Entries follow. Give back exactly the lines starting at the one containing "met1: 631 / 47 / 27.8" and ending at the one containing "xor gates and xnor gates | 21 | 21 | 10.0", and no other lines.

* _Records contained in a dataset_:
-------

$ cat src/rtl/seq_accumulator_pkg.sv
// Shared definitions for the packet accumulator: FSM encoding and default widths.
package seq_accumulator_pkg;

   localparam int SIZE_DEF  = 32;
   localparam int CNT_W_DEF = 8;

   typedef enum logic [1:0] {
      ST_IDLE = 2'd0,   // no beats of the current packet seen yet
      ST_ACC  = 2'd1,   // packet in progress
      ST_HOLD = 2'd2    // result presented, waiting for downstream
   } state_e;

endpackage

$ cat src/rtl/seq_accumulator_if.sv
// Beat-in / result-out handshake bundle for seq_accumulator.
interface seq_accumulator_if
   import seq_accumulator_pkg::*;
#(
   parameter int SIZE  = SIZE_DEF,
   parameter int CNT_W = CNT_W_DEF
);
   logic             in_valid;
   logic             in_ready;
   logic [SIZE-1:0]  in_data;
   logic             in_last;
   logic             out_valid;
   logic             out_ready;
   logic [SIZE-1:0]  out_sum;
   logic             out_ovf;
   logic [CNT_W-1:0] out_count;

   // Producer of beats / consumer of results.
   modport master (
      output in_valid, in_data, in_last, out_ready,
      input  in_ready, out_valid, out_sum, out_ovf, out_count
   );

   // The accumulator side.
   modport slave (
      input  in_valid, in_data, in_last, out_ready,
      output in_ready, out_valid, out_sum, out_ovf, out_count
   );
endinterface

-------

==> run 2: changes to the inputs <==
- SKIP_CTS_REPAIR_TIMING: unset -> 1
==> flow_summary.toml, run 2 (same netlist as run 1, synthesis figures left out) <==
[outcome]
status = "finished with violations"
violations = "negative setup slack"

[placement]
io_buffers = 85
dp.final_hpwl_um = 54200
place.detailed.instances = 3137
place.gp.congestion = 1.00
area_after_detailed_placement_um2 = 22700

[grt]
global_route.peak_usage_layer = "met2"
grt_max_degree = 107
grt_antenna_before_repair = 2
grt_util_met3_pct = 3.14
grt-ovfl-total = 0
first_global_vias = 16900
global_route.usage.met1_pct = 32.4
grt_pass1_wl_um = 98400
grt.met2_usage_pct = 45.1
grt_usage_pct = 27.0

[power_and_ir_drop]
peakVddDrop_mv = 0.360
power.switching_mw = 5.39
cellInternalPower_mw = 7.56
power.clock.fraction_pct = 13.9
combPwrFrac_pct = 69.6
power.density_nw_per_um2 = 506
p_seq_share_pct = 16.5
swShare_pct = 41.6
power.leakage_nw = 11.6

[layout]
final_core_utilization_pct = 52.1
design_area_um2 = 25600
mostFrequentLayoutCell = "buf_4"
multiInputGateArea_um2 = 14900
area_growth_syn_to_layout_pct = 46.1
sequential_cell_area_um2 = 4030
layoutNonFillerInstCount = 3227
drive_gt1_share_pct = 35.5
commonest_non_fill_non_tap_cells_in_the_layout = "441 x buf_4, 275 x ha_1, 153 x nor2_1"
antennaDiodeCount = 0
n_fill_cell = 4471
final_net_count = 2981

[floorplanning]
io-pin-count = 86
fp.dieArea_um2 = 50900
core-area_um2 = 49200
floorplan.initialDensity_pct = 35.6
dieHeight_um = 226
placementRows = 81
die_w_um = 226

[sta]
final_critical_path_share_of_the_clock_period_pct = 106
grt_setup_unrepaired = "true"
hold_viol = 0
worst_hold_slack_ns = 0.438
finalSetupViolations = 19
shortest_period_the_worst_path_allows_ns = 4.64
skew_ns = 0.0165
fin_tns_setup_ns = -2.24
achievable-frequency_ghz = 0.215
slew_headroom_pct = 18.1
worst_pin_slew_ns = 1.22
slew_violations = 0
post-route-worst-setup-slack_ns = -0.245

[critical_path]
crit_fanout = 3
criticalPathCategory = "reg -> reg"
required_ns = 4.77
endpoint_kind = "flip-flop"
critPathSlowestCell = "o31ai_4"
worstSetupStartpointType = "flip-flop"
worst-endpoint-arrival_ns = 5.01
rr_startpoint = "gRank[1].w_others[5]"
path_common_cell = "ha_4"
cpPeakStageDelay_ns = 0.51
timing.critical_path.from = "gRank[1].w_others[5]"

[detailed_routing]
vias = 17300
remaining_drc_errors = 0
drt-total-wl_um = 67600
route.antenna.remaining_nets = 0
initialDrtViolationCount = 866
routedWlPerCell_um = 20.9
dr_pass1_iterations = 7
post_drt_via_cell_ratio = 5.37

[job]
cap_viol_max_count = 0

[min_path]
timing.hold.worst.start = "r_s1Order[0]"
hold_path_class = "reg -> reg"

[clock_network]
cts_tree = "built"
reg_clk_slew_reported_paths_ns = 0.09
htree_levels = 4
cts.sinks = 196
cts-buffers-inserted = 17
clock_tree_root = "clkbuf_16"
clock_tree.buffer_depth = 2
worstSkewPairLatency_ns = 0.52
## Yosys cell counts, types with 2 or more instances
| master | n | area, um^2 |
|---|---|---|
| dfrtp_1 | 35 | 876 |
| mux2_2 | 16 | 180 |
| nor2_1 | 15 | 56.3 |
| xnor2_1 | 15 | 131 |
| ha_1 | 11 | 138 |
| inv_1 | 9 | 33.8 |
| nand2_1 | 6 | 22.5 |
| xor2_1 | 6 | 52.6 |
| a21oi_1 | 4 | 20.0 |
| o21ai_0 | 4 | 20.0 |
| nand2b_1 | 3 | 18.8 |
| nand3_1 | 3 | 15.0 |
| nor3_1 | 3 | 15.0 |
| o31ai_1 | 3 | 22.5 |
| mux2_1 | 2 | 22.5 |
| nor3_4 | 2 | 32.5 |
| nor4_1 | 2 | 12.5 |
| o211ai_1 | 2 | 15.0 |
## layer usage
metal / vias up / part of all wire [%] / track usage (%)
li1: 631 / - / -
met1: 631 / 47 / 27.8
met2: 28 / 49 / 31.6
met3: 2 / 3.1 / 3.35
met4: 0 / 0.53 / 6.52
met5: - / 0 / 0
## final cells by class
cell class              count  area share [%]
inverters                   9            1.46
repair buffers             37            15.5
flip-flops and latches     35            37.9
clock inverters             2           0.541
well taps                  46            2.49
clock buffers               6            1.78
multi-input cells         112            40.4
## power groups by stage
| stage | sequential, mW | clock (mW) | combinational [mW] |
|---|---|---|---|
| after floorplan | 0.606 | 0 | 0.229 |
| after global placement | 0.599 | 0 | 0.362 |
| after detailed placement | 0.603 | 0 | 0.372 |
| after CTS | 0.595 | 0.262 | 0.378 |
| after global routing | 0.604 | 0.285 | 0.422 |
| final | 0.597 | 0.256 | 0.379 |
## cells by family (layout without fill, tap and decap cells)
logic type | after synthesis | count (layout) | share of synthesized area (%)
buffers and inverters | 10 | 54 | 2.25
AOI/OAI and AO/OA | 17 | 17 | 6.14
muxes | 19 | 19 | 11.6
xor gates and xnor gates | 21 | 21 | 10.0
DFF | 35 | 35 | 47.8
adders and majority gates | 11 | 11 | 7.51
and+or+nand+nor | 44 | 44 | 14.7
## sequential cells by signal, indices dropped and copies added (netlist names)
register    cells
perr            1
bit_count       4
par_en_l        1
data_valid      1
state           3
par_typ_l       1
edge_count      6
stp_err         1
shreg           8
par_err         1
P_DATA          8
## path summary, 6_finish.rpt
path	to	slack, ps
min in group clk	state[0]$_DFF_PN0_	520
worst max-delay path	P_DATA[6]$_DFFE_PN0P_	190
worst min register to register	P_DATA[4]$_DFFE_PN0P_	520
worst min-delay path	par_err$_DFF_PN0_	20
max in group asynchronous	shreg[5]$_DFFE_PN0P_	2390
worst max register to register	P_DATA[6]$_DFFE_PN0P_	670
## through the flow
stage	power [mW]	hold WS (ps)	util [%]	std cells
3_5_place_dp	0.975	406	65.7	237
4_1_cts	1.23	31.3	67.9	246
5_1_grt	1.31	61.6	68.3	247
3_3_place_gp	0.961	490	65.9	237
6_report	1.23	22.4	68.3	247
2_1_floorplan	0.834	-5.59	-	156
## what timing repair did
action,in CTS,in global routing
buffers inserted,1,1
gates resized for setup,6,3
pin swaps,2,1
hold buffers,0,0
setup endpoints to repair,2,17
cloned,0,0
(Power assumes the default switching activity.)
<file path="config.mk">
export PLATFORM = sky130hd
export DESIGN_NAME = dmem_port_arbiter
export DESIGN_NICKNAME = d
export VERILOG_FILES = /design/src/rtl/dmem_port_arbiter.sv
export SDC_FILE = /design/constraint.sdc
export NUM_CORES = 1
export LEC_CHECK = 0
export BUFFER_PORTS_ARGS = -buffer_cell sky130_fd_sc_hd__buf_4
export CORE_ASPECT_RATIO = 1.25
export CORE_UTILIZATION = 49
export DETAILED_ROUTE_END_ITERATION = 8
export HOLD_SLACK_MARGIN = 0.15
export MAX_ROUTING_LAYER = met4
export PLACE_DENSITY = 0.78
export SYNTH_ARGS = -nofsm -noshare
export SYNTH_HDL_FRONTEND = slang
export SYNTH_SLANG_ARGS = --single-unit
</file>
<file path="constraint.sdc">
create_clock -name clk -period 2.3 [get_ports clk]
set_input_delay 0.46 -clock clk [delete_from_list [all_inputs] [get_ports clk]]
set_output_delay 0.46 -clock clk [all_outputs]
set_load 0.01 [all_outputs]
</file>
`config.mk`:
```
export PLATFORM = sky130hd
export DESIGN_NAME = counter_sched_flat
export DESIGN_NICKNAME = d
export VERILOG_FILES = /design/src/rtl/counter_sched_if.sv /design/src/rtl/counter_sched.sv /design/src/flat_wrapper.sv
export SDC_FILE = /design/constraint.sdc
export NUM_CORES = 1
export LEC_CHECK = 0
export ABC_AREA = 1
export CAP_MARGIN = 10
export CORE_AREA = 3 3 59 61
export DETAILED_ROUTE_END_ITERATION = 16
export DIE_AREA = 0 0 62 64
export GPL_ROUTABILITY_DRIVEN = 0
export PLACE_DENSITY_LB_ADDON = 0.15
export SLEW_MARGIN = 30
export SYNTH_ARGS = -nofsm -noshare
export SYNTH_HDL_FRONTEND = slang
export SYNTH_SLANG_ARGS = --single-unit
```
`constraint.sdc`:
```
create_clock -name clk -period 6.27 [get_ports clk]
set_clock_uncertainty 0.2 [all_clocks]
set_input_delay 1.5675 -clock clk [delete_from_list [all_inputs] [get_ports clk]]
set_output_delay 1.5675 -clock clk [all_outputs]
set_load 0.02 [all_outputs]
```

-------

* _Output for this task_:
met1: 631 / 47 / 27.8
met2: 28 / 49 / 31.6
met3: 2 / 3.1 / 3.35
met4: 0 / 0.53 / 6.52
met5: - / 0 / 0
## final cells by class
cell class              count  area share [%]
inverters                   9            1.46
repair buffers             37            15.5
flip-flops and latches     35            37.9
clock inverters             2           0.541
well taps                  46            2.49
clock buffers               6            1.78
multi-input cells         112            40.4
## power groups by stage
| stage | sequential, mW | clock (mW) | combinational [mW] |
|---|---|---|---|
| after floorplan | 0.606 | 0 | 0.229 |
| after global placement | 0.599 | 0 | 0.362 |
| after detailed placement | 0.603 | 0 | 0.372 |
| after CTS | 0.595 | 0.262 | 0.378 |
| after global routing | 0.604 | 0.285 | 0.422 |
| final | 0.597 | 0.256 | 0.379 |
## cells by family (layout without fill, tap and decap cells)
logic type | after synthesis | count (layout) | share of synthesized area (%)
buffers and inverters | 10 | 54 | 2.25
AOI/OAI and AO/OA | 17 | 17 | 6.14
muxes | 19 | 19 | 11.6
xor gates and xnor gates | 21 | 21 | 10.0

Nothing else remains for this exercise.